The Hamiltonian is a differential operator that acts on an underlying state space. A Hamiltonian formulation of option theory is discussed and shown to be equivalent to the Black–Scholes approach. In particular, it is shown that the Black–Scholes equation is mathematically identical to the (imaginary time) Schrodinger equation of quantum mechanics.

The Hamiltonian formulation of quantum field theory is equivalent to, and independent of, the framework based on the Feynman path integral and the Lagrangian discussed in Chapter 5. A Hamiltonian formulation of interest rates provides another perspective on option theory and interest rates. There are many advantages of having multiple formulations, since for some problems calculations based on the Hamiltonian are more transparent and tractable than using the Lagrangian approach.
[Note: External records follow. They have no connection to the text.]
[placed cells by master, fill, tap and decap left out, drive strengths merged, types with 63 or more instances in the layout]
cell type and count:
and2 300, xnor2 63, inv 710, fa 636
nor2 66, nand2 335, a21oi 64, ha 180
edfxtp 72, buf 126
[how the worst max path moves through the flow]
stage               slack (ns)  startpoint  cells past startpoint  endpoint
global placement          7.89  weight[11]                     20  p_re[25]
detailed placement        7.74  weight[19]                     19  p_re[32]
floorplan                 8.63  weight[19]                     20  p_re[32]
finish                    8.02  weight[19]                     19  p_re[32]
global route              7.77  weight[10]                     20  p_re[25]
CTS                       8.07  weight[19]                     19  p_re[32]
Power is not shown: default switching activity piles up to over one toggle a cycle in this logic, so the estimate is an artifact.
File: src/rtl/core/crs_pkg.sv
// Shared definitions for the cubic interpolating resampler.
// Holds default widths, the result cap, register indexes, the sequencer
// state type and the control group passed to the datapath modules.
package crs_pkg;

    localparam int CRS_SAMPLE_BITS   = 16;
    localparam int CRS_FRACTION_BITS = 16;
    localparam int CRS_MAX_RESULTS   = 48;
    localparam int CRS_CNT_W         = $clog2(CRS_MAX_RESULTS + 1);
    localparam int CRS_LEN_W         = 16;
    localparam int CRS_STEP_W        = 24;
    localparam int CRS_ACC_W         = 32;
    localparam int CRS_CFG_IDX_W     = 2;
    localparam int CRS_TAPS          = 4;

    typedef enum logic [CRS_CFG_IDX_W-1:0] {
        REG_BLOCK_IN_LEN  = 2'd0,
        REG_BLOCK_OUT_LEN = 2'd1,
        REG_POSITION_STEP = 2'd2
    } crs_reg_idx_t;

    typedef enum logic [3:0] {
        ST_IDLE,
        ST_CHECK,
        ST_MUL1,
        ST_MUL2,
        ST_WGT,
        ST_PROD,
        ST_SUM,
        ST_OUT,
        ST_FIN
    } crs_state_t;

    // Load enables for the datapath steps of one output.
    typedef struct packed {
        logic mul1;
        logic mul2;
        logic wgt;
        logic prod;
        logic sum;
    } crs_ctrl_t;

endpackage

File: src/rtl/core/crs_coef.sv
// Catmull-Rom weight unit: forms t^2, t^3 and the four tap weights over
// three sequencer steps. Depends on crs_pkg for the control group.
module crs_coef #(
    parameter int FRACTION_BITS = crs_pkg::CRS_FRACTION_BITS,
    parameter int W_W           = FRACTION_BITS + 4
) (
    input  logic                        aclk,
    input  crs_pkg::crs_ctrl_t          ctrl,
    input  logic [FRACTION_BITS-1:0]    frac,
    output logic signed [W_W-1:0]       weight [crs_pkg::CRS_TAPS]
);
    import crs_pkg::*;

    localparam int F = FRACTION_BITS;

    logic [F-1:0]   t2_reg;
    logic [F-1:0]   t3_reg;
    logic [2*F-1:0] sq;
    logic [2*F-1:0] cube;
    logic signed [W_W-1:0] te, t2e, t3e;
    logic signed [W_W-1:0] w_next [CRS_TAPS];
    logic signed [W_W-1:0] w_reg  [CRS_TAPS];

    localparam logic signed [W_W-1:0] TWO_ONE = W_W'(2) <<< F;

    assign sq   = (2*F)'(frac) * (2*F)'(frac);
    assign cube = (2*F)'(t2_reg) * (2*F)'(frac);

    assign te  = $signed({4'b0000, frac});
    assign t2e = $signed({4'b0000, t2_reg});
    assign t3e = $signed({4'b0000, t3_reg});

    always_comb begin
        w_next[0] = (t2e <<< 1) - t3e - te;
        w_next[1] = (t3e <<< 1) + t3e - (t2e <<< 2) - t2e + TWO_ONE;
        w_next[2] = (t2e <<< 2) + te - (t3e <<< 1) - t3e;
        w_next[3] = t3e - t2e;
    end

    always_ff @(posedge aclk) begin
        if (ctrl.mul1) begin
            t2_reg <= sq[2*F-1:F];
        end
        if (ctrl.mul2) begin
            t3_reg <= cube[2*F-1:F];
        end
        if (ctrl.wgt) begin
            for (int k = 0; k < CRS_TAPS; k++) begin
                w_reg[k] <= w_next[k];
            end
        end
    end

    assign weight = w_reg;

endmodule

File: config.mk
export PLATFORM = sky130hd
export DESIGN_NAME = crs_coef
export DESIGN_NICKNAME = d
export VERILOG_FILES = /design/src/rtl/core/crs_pkg.sv /design/src/rtl/core/crs_coef.sv
export SDC_FILE = /design/constraint.sdc
export NUM_CORES = 1
export LEC_CHECK = 0
export ABC_AREA = 1
export BUFFER_PORTS_ARGS = -buffer_cell sky130_fd_sc_hd__buf_2
export CORE_ASPECT_RATIO = 1.25
export CORE_MARGIN = 2
export CORE_UTILIZATION = 55
export DETAILED_ROUTE_END_ITERATION = 10
export PLACE_DENSITY = 0.7
export SLEW_MARGIN = 20
export SYNTH_ARGS = -nofsm -noshare
export SYNTH_HDL_FRONTEND = slang
export SYNTH_SLANG_ARGS = --single-unit
File: constraint.sdc
create_clock -name aclk -period 8.7 [get_ports aclk]
set_clock_uncertainty 0.15 [all_clocks]
set_input_delay 1.74 -clock aclk [delete_from_list [all_inputs] [get_ports aclk]]
set_output_delay 1.74 -clock aclk [all_outputs]
set_load 0.01 [all_outputs]
==> results of run 1 <==
[critical path, delay by kind of cell]
| kind | cells | cell delay, ns |
|---|---|---|
| AO/OA/AOI/OAI | 3 | 0.85 |
| adder cells (fa/ha/maj) | 7 | 3.36 |
| buffers and inverters | 4 | 0.81 |
| AND/OR/NAND/NOR | 6 | 0.63 |
[logic make-up after synthesis]
group                      share of synthesized area [%]
AOI/OAI and AO/OA                                   6.51
buffers and inverters                               14.2
and+or+nand+nor                                     17.5
adders and majority gates                           46.5
xor gates and xnor gates                            3.17
DFF                                                 12.1
[per-stage QoR]
step | instance area, um^2 | cells | setup slack, ns
after floorplan | 26300 | 3375 | 1.78
after global placement | 27400 | 4050 | 1.04
after detailed placement | 27500 | 4051 | 0.895
after CTS | 27700 | 4067 | 1.29
after global routing | 27800 | 4068 | 0.965
final | 27800 | 4070 | 1.22
[final cells by class]
type / count / area [um^2] / area share [%]
Antenna cell: 2 / 5.00 / 0.0180
Clock buffer: 10 / 229 / 0.825
Clock inverter: 6 / 57.6 / 0.207
Inverter: 894 / 3360 / 12.1
Multi-Input combinational cell: 2284 / 19400 / 69.8
Sequential cell: 106 / 3180 / 11.5
Tap cell: 637 / 797 / 2.87
Timing Repair Buffer: 131 / 759 / 2.74
[per-layer routing]
layer / routed length (um) / GRT usage [%] / vias to the layer above
met5: 0 / 0 / -
met4: 3680 / 14.5 / 0
met3: 3590 / 3.26 / 170
met2: 35400 / 52.2 / 624
met1: 27000 / 35.0 / 10400
li1: - / - / 10200
[worst paths after layout]
kind                                 from          to  slack, ns  cells after the start
worst min-delay path            t3_reg[3]   weight[3]       0.73                      2
worst min register to register  t3_reg[3]   weight[3]       0.73                      2
worst max register to register  t2_reg[3]  t3_reg[12]       2.32                     19
worst max-delay path              frac[1]  t3_reg[12]       1.22                     20
[synth_stat cells]
cell type  instances
fa_1             404
buf_2              5
nor2_4             1
a21boi_2           1
buf_4              7
o21ai_0           68
a31o_2             2
or2_2              3
a31oi_1            8
edfxtp_1         106
clkbuf_1          73
o31ai_1            3
nor4_2             1
a21boi_1           1
o21a_1            11
nand3b_1           5
o221ai_1           1
nand2_1          838
nand3_1          107
o41ai_1            1
buf_1              6
o21ai_1            3
inv_2              1
ha_1             331
xor2_1            63
nand4_1           26
nor2_1           139
a21o_1            12
inv_1            893
nor4_1             2
a21oi_1          162
xnor2_1           32
nor3_1            24
o211ai_1           4
a211oi_1           3
o21bai_1          17
a21boi_0           4
o21ai_2            4
nand2_2            3
[cell usage in the layout (no fill, tap or decap), types with 2 or more instances in the layout]
cell       Yosys  final
a21boi_0       4      4
clkbuf_16      0      9
nand2_2        3      3
o21bai_1      17     17
nor3_1        24     24
inv_8          0      2
a21oi_1      162    162
nand4_1       26     26
o21ai_2        4      4
xnor2_1       32     32
o21ai_1        3      3
edfxtp_1     106    106
o21a_1        11     11
nand3b_1       5      5
buf_4          7     30
fa_1         404    404
clkinv_4       0      2
a31oi_1        8      8
a31o_2         2      2
o31ai_1        3      3
or2_2          3      3
a211oi_1       3      3
o211ai_1       4      4
nor4_1         2      2
inv_6          0      2
a21o_1        12     12
xor2_1        63     63
diode_2        0      2
nand3_1      107    107
inv_1        893    893
buf_2          5     99
nor2_1       139    139
o21ai_0       68     68
ha_1         331    331
nand2_1      838    838
==> metrics.md, run 1 <==
| Metric | Value |
|---|---|
| Sequential area share after synthesis | `~12%` |
| Final Wtd Congestion | `between 0.9 and 1` |
| Clk root buf | `clkbuf_16` |
| Clock Sinks | `106` |
| CP peak stage delay | `around 0.67 ns` |
| Post-cts resize count | `0` |
| Worst-Skew Late Latency | `approximately 0.40 ns` |
| Number of global-route vias before repair | `around 23000` |
| Share of the synthesized area in the top cell type | `a little under a third` |
| Routed WL | `about 70 mm` |
| Synth warn | `0` |
| First-pass GRT wire length | `roughly 110 mm` |
| Worst path required time | `between 8 and 9 ns` |
| Clock transition at path regs | `roughly 0.07 ns` |
| Netlist Area Pre-Place | `between 0.02 and 0.03 mm^2` |
| Fin util | `about 59%` |
| Core Area | `~0.047 mm^2` |
| Congestion Overflow GR | `0` |
| Nets | `between 4000 and 5000` |
| Die area | `0.0496 mm^2` |
| Clock buffer depth | `2` |
| Antenna viol nets, final | `0` |
| Cells along the critical path | `buf_2 > nand2_1 > fa_1 > fa_1 > inv_1 > fa_1 > fa_1 > fa_1 > inv_1 > fa_1 > inv_1 > ha_1 > a21oi_1 > o21ai_0 > a21oi_1 > nor2_1 > nor2_1 > nand2_1 > nand2_1 > nand2_1` |
| Setup crit end kind | `flip-flop` |
| Area contributors post-synth | `fa_1, ha_1, inv_1, edfxtp_1, nand2_1` |
| Initial antenna violation count | `1` |
| # fillers | `between 4000 and 5000` |
| Fin crit share | `between 80% and 90%` |
| CTS tree | `built` |
| Width of the chip | `between 150 and 200 um` |
| Max reg flops | `74` |
| Syn Nets | `4132` |
| Hpwl dp | `57.8 mm` |
| Netlist cell types | `39` |
| CP arrival | `~7.4 ns` |
| TNS Setup | `0 ns` |
| Cell mode on critical path | `fa_1` |
| Unrepaired setup endpoints after global routing | `false` |
| Final Max Slew Viols | `0` |
| Run status | `finished clean` |
| Starting Density | `a little under three fifths` |
| Inserted Clock Buffers | `9` |
| Syn avg cell area | `between 7 and 8 um^2` |
| DR DRC count | `0` |
| Cts-stage hold buffer count | `0` |
| Synth Instances | `3375` |
| Worst min-delay path category | `flip-flop to flip-flop` |
| Slowest-stage cell, CP | `buf_2` |
| Iteration-0 DRC Markers | `~1200` |
| Routed vias/inst | `5.26` |
| GRT Overall Usage | `29.4%` |
| Post-layout minimum cycle time | `between 7 and 8 ns` |
| Hold Vio Cnt, Final | `0` |
| Share of cells above drive strength 1 | `4.72%` |
| Top-level port count | `roughly 100` |
| Crit Path Class | `input pin to flip-flop` |
| Slew @ Worst Pin | `between 1 and 1.5 ns` |
| Max Fclk | `roughly 130 MHz` |
| Layout area overhead | `5.61%` |
| DR vias | `~21000` |
| Cell taking the most area after synthesis | `fa_1` |
| Largest net degree at the start of global routing | `75` |
| Hold_ws | `about 0.73 ns` |
| H-tree depth | `3` |
| Startpoint types | `input pin` |
| # rows | `just under 90` |
| Avg WL per Cell | `roughly 17 um` |
| CP max FO | `32` |
| Die Ht | `between 200 and 250 um` |
| Slew margin rel. | `just under 20%` |
| IO Port Bufs | `approximately 100` |
| Synth Register Bits | `approximately 110` |
| DR pass1 iterations | `7` |
| Final setup fails | `0` |
| Number of max-cap violations | `0` |
| # Post-CTS Setup Buffers | `0` |
Power of run 1 is not shown: default switching activity piles up to over one toggle a cycle in this logic, so the estimate is an artifact.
In particular, the Hamiltonian formulation is useful for exactly solving nonlinear martingale conditions as well as for studying a specific class of debt instruments options, which includes American and barrier options.

Introduction

The Hamiltonian is introduced by considering option theory for a single equity. Option theory is shown to have a Hamiltonian formulation in which the option price is a function of the matrix elements of the exponential of the Hamiltonian. The Black–Scholes option price is given a Hamiltonian derivation starting from first principles that are reasonable and intuitive.

The interest rate state space and Hamiltonian are derived from the forward interest rates Lagrangian and are a natural generalization of a similar Black–Scholes analysis for equities.